==> job 7604: inputs <==
## ram_tester
module ram_tester
#(
     parameter AXI_ID           = 0
)
(
     input          clk_i
    ,input          rst_i
    ,input          cfg_awvalid_i
    ,input  [31:0]  cfg_awaddr_i
    ,input          cfg_wvalid_i
    ,input  [31:0]  cfg_wdata_i
    ,input  [3:0]   cfg_wstrb_i
    ,input          cfg_bready_i
    ,input          cfg_arvalid_i
    ,input  [31:0]  cfg_araddr_i
    ,input          cfg_rready_i
    ,input          outport_awready_i
    ,input          outport_wready_i
    ,input          outport_bvalid_i
    ,input  [1:0]   outport_bresp_i
    ,input  [3:0]   outport_bid_i
    ,input          outport_arready_i
    ,input          outport_rvalid_i
    ,input  [31:0]  outport_rdata_i
    ,input  [1:0]   outport_rresp_i
    ,input  [3:0]   outport_rid_i
    ,input          outport_rlast_i
    ,output         cfg_awready_o
    ,output         cfg_wready_o
    ,output         cfg_bvalid_o
    ,output [1:0]   cfg_bresp_o
    ,output         cfg_arready_o
    ,output         cfg_rvalid_o
    ,output [31:0]  cfg_rdata_o
    ,output [1:0]   cfg_rresp_o
    ,output         outport_awvalid_o
    ,output [31:0]  outport_awaddr_o
    ,output [3:0]   outport_awid_o
    ,output [7:0]   outport_awlen_o
    ,output [1:0]   outport_awburst_o
    ,output         outport_wvalid_o
    ,output [31:0]  outport_wdata_o
    ,output [3:0]   outport_wstrb_o
    ,output         outport_wlast_o
    ,output         outport_bready_o
    ,output         outport_arvalid_o
    ,output [31:0]  outport_araddr_o
    ,output [3:0]   outport_arid_o
    ,output [7:0]   outport_arlen_o
    ,output [1:0]   outport_arburst_o
    ,output         outport_rready_o
);
reg awvalid_q;
reg wvalid_q;
wire wr_cmd_accepted_w  = (cfg_awvalid_i && cfg_awready_o) || awvalid_q;
wire wr_data_accepted_w = (cfg_wvalid_i  && cfg_wready_o)  || wvalid_q;
always @ (posedge clk_i or posedge rst_i)
if (rst_i)
    awvalid_q <= 1'b0;
  ...
Settings: LEC_CHECK=0, CAP_MARGIN=20, CORE_MARGIN=2, CORE_UTILIZATION=40, SLEW_MARGIN=20; clock period 6.26 ns.
run.sh (not shown) runs the stock make flow with config.mk's settings and CLKGATE_MAP_FILE=.
==> job 9903: changes against job 7604 <==
--- a/flow/config.mk
+++ b/flow/config.mk
@@ -6,6 +6,8 @@
 export NUM_CORES = 4
 export LEC_CHECK = 0
+export ABC_AREA = 1
 export CAP_MARGIN = 20
 export CORE_MARGIN = 2
-export CORE_UTILIZATION = 40
+export CORE_UTILIZATION = 68
 export SLEW_MARGIN = 20
+export TNS_END_PERCENT = 15
==> flow/constraint.sdc (replaced) <==
create_clock -name core_clock -period 8.32 [get_ports {clk_i}]
set_input_delay 1.6640 -clock core_clock [delete_from_list [all_inputs] [get_ports {clk_i}]]
set_output_delay 1.6640 -clock core_clock [all_outputs]
set_load 0.01 [all_outputs]
==> job 9658: changes against job 7604 <==
--- a/flow/config.mk
+++ b/flow/config.mk
@@ -6,6 +6,12 @@
 export NUM_CORES = 4
 export LEC_CHECK = 0
-export CAP_MARGIN = 20
+export ABC_AREA = 1
+export CAP_MARGIN = 5
+export CORE_ASPECT_RATIO = 0.92
 export CORE_MARGIN = 2
-export CORE_UTILIZATION = 40
+export CORE_UTILIZATION = 72
+export CTS_CLUSTER_SIZE = 41
+export HOLD_SLACK_MARGIN = 0.29
+export PLACE_DENSITY = 0.65
+export SETUP_SLACK_MARGIN = -0.38
 export SLEW_MARGIN = 20
==> flow/constraint.sdc (replaced) <==
create_clock -name core_clock -period 4.98 [get_ports {clk_i}]
set_input_delay 0.9960 -clock core_clock [delete_from_list [all_inputs] [get_ports {clk_i}]]
set_output_delay 0.9960 -clock core_clock [all_outputs]
set_load 0.01 [all_outputs]
==> summary of the runs <==
Job 9903 completed without violations. Job 7604 ran to the end with violations: negative setup slack. Job 9658 finished but fails on negative setup slack.
Critical path depth: job 7604 < job 9658 < job 9903.
Clock power: job 9903 < job 7604 < job 9658.
The lowest wire length belongs to job 7604, the highest to job 9658.
The highest fmax belongs to job 9658, the lowest to job 9903.
Utilization: job 7604 is lower than job 9903 (29 points).
The highest global-route usage belongs to job 9658, the lowest to job 7604.
Against job 9658, the worst hold slack of job 7604 is lower by 5.2 ps.
The lowest clock skew belongs to job 9903, the highest to job 9658.
The lowest worst setup slack belongs to job 9658, the highest to job 9903.
==> figures <==
| quantity | job 9903 | job 7604 | job 9658 |
|---|---|---|---|
| Outcome | no timing/DRC/antenna violations | complete, but fails checks | complete, but fails checks |
| Layout check failures | - | negative setup slack | negative setup slack |
| Count of clock-net buffers in the final layout | 138 | 146 | 127 |
| Final Cell Area | 55600 um2 | 57400 um2 | 57800 um2 |
| AND-OR/OR-AND share of the synthesized area | 10.6% | 12.1% | 10.6% |
| Global-route wire length before repair | 218000 um | 211000 um | 245000 um |
| Post-detailed-placement half-perimeter wirelength | 95600 um | 97500 um | 105000 um |
| Number of distinct library cells after synthesis | 75 | 84 | 75 |
| Utilization of the core after routing | 77.8% | 48.8% | 86.0% |
| Number of cells on the critical path | 36 | 28 | 35 |
| Logic area | 17600 um2 | 18300 um2 | 18200 um2 |
| Sequential share of cell area | 50.8% | 49.1% | 48.8% |
| Vias post-DR | 39233 | 34550 | 43103 |
| Finished Layout Cells | 6348 | 6081 | 6490 |
| DP Cell Count | 6152 | 5853 | 6280 |
| # resized after CTS | 0 | 54 | 46 |
| Post-layout minimum cycle time | 7430 ps | 6290 ps | 6020 ps |
| Vias per Instance | 6.18 | 5.68 | 6.64 |
| Sum of internal, switching and leakage power | 0.0193 W | 0.0308 W | 0.0345 W |
| Final worst path period share | 89.4% | 100% | 121% |
| Hold path start | u_rand.data_q[6]$_DFF_PP0_ | u_rand.data_q[6]$_DFF_PP0_ | u_rand.data_q[7]$_DFF_PP0_ |
Power and IR drop assume default switching activity.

§ §

**Task directions:**
When the word "Number" occurs in a line above, list that line.

**Solution to the problem:**
| Number of distinct library cells after synthesis | 75 | 84 | 75 |
| Number of cells on the critical path | 36 | 28 | 35 |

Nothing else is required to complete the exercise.